Mr Rockson Ayine Bukari, the Upper East Regional Minister, has expressed worry about the dwindling doctor-patient ratio in the region saying it has compelled patients to seek health care services outside the region.

The call follows the unwillingness of doctors, especially people from the region who refuse postings to the area to augment the few doctors at the Regional Hospital which is a major referral centre.

The Regional Hospital is currently managed by seven doctors including a Paediatrician who is the only specialist, and doubling as the Acting Medical Director, while out of the number the Ghana News Agency has heard that some have declared their intentions to go for further studies.

The Minister’s worry is precipitated by the blatant refusal of doctors to accept postings to the region including natives who were trained with taxpayer’s money.

Mr Bukari expressed the concern at the opening of a two-day Inter-Regional Stakeholder Review Meeting on newborn care in Bolgatanga.

The event was held under the theme: “Reaching Every Newborn, Countdown to 2030; Don’t Leave me out.”

The programme, which was chaired by the Bonaba, Baba Salifu Aleemyarum, Paramount Chief of the Bongo Traditional Area, attracted stakeholders in the health sector across the three regions of northern Ghana, traditional and religious leaders, some heads of departments, Civil Society Organizations and the media.

Mr Bukari used the opportunity to commend efforts of all stakeholders particularly members of the Regional Newborn and Breastfeeding Sub-Committee and the Champions, for helping to implement the Mother Baby Friendly Health Facility Initiative (MBFHI) for four years.

He said the theme for the programme reinforced one of the priority areas of focus under the National Newborn Health Strategy and Action Plan 2014 to 2018, which focuses on addressing the inequalities in maternal and newborn care, scale-up sustainability and implement a strong Monitoring and Evaluation Strategy to count every baby.

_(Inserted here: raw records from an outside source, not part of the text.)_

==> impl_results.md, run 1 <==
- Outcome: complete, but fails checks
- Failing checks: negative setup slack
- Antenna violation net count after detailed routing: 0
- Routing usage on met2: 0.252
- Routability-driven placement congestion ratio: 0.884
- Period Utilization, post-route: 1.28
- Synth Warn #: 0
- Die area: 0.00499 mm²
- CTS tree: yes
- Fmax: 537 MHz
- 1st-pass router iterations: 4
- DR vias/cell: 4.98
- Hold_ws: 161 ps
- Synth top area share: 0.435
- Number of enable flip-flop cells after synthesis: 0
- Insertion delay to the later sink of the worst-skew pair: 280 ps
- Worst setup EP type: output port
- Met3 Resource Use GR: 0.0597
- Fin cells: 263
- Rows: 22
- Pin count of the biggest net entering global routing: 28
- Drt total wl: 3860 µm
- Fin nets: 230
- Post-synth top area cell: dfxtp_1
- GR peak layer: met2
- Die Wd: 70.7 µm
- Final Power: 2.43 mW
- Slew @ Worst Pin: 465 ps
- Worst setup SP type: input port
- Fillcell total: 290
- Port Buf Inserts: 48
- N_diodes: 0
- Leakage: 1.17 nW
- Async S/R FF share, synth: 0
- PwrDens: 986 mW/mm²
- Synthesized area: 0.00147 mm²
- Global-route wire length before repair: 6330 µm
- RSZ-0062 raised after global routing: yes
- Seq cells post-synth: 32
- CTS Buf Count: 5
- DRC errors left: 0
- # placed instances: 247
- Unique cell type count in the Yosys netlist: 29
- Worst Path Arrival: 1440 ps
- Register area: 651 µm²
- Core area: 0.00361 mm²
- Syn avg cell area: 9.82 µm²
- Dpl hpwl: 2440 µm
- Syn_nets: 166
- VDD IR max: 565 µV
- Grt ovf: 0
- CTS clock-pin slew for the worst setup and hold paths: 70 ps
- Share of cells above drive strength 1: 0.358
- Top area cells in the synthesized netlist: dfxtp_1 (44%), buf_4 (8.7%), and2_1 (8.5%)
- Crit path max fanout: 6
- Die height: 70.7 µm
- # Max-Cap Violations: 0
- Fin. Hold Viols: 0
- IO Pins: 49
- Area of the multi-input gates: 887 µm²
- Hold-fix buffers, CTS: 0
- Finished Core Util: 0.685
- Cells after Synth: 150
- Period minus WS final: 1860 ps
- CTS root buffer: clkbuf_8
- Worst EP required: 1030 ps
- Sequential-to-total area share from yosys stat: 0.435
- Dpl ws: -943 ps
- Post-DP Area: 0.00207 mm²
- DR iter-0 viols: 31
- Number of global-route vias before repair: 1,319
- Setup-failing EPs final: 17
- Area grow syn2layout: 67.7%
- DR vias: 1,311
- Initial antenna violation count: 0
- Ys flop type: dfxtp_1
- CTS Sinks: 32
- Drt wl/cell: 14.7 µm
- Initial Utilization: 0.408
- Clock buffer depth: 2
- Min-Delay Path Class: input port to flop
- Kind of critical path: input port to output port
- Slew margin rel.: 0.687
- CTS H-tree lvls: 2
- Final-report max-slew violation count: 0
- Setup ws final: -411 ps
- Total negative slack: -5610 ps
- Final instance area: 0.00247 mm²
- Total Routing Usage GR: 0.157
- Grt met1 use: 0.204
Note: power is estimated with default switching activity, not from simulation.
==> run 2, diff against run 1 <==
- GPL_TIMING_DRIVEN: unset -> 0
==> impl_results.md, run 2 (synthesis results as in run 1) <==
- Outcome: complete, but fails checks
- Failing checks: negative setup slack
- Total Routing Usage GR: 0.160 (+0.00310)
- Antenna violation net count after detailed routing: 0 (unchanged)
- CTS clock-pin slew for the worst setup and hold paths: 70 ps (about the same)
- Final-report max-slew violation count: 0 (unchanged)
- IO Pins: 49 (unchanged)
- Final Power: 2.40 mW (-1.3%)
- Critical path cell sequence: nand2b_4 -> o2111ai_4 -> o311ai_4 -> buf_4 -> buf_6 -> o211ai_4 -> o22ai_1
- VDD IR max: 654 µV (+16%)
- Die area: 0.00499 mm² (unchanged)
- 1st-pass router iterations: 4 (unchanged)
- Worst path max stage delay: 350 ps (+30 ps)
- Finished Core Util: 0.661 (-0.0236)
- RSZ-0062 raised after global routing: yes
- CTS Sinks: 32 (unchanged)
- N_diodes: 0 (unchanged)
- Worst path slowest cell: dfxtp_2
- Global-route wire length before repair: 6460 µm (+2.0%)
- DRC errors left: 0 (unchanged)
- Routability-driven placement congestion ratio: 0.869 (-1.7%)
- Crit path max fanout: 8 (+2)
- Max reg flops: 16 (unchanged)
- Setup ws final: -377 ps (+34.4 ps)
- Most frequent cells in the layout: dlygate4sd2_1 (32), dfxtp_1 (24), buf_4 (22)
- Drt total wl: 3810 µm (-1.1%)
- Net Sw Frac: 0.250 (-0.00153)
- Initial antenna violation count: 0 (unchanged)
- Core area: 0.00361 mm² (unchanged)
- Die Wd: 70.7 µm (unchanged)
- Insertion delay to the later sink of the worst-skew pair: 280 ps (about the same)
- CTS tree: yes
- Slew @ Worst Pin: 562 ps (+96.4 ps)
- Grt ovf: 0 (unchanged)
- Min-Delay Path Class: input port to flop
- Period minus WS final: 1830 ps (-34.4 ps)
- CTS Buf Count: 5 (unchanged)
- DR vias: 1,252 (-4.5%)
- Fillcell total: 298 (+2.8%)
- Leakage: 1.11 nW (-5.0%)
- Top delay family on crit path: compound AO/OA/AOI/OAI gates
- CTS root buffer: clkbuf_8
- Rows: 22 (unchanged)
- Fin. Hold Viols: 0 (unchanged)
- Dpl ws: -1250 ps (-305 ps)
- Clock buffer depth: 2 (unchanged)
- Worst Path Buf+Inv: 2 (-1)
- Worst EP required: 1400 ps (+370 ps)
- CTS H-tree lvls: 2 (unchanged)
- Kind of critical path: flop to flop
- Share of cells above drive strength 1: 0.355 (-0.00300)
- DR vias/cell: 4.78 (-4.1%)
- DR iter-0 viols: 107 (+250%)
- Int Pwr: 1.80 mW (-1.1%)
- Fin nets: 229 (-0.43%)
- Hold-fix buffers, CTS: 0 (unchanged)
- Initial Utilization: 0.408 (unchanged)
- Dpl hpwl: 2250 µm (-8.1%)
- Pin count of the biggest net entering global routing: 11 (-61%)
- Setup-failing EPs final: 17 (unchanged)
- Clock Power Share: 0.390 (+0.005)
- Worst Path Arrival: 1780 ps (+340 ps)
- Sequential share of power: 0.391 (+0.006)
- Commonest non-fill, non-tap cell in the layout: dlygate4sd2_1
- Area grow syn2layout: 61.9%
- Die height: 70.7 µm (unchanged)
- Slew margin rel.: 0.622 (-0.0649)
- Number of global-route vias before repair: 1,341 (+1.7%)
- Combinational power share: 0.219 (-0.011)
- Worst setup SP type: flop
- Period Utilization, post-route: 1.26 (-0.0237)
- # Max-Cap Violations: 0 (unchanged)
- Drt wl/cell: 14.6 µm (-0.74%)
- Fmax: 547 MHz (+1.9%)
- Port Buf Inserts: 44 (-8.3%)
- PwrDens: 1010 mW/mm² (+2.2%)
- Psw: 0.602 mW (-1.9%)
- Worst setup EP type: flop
`config.mk`:
```
export PLATFORM = sky130hd
export DESIGN_NAME = oldland_memory
export DESIGN_NICKNAME = d
export VERILOG_FILES = /design/src/rtl/oldland_defines.sv /design/src/rtl/oldland_mem_lanes.sv /design/src/rtl/oldland_memory.sv
export SDC_FILE = /design/constraint.sdc
export NUM_CORES = 1
export LEC_CHECK = 0
export CAP_MARGIN = 25
export CORE_ASPECT_RATIO = 1.4
export CORE_MARGIN = 3
export CORE_UTILIZATION = 43
export CTS_CLUSTER_SIZE = 8
export DETAILED_ROUTE_END_ITERATION = 12
export PLACE_DENSITY = 0.82
export RECOVER_POWER = 50
export SLEW_MARGIN = 30
export SYNTH_ARGS = -nofsm -noshare
export SYNTH_HDL_FRONTEND = slang
export SYNTH_SLANG_ARGS = --single-unit
```
`constraint.sdc`:
```
create_clock -name clk -period 2.65 [get_ports clk]
set_input_delay 0.53 -clock clk [delete_from_list [all_inputs] [get_ports clk]]
set_output_delay 0.53 -clock clk [all_outputs]
set_load 0.02 [all_outputs]
```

In spite of the few number of doctors in the region, Mr Bukari said the rollout of the pilot project in the region showed an improvement in the mortality indicators, “still birth rate has reduced from 1.5 per 1,000 live births in 2016 to 1.3 per 1,000 live births in 2017.

Newborn deaths have also reduced from 7.7 per 1,000 live births in 2017 to 6.4 per 1,000 live births in 2018.”

He said government is committed to working for a healthy population to guarantee a prosperous nation and would continue to count on the active support of all stakeholders to reach all newborns with quality health care services.

The Paramount Chief, later in an interview with the Ghana News Agency, described the doctor-patient situation at the Regional Hospital as “very serious,” adding that “the situation has bedeviled us for such a long period.”

The Chief, who is also the Chairman of the Hospital’s Advisory Board, said he intends to raise the issue before the President Nana Addo Dankwa Akufo-Addo when he visits the region.

“It is beyond our control, we do not know what to do,” he said.

He appealed to young doctors, especially sons and daughters of the area to accept postings to the region to serve their people.

Dr Winfred Ofosu, the Upper East Regional Director of Health Services, in an interview with the GNA, also blamed the shortage partly on inadequate accommodation for doctors in the region, “the problem is a bit complex, even doctors’ accommodation is a problem. If we have accommodation ready, we can keep the doctors”.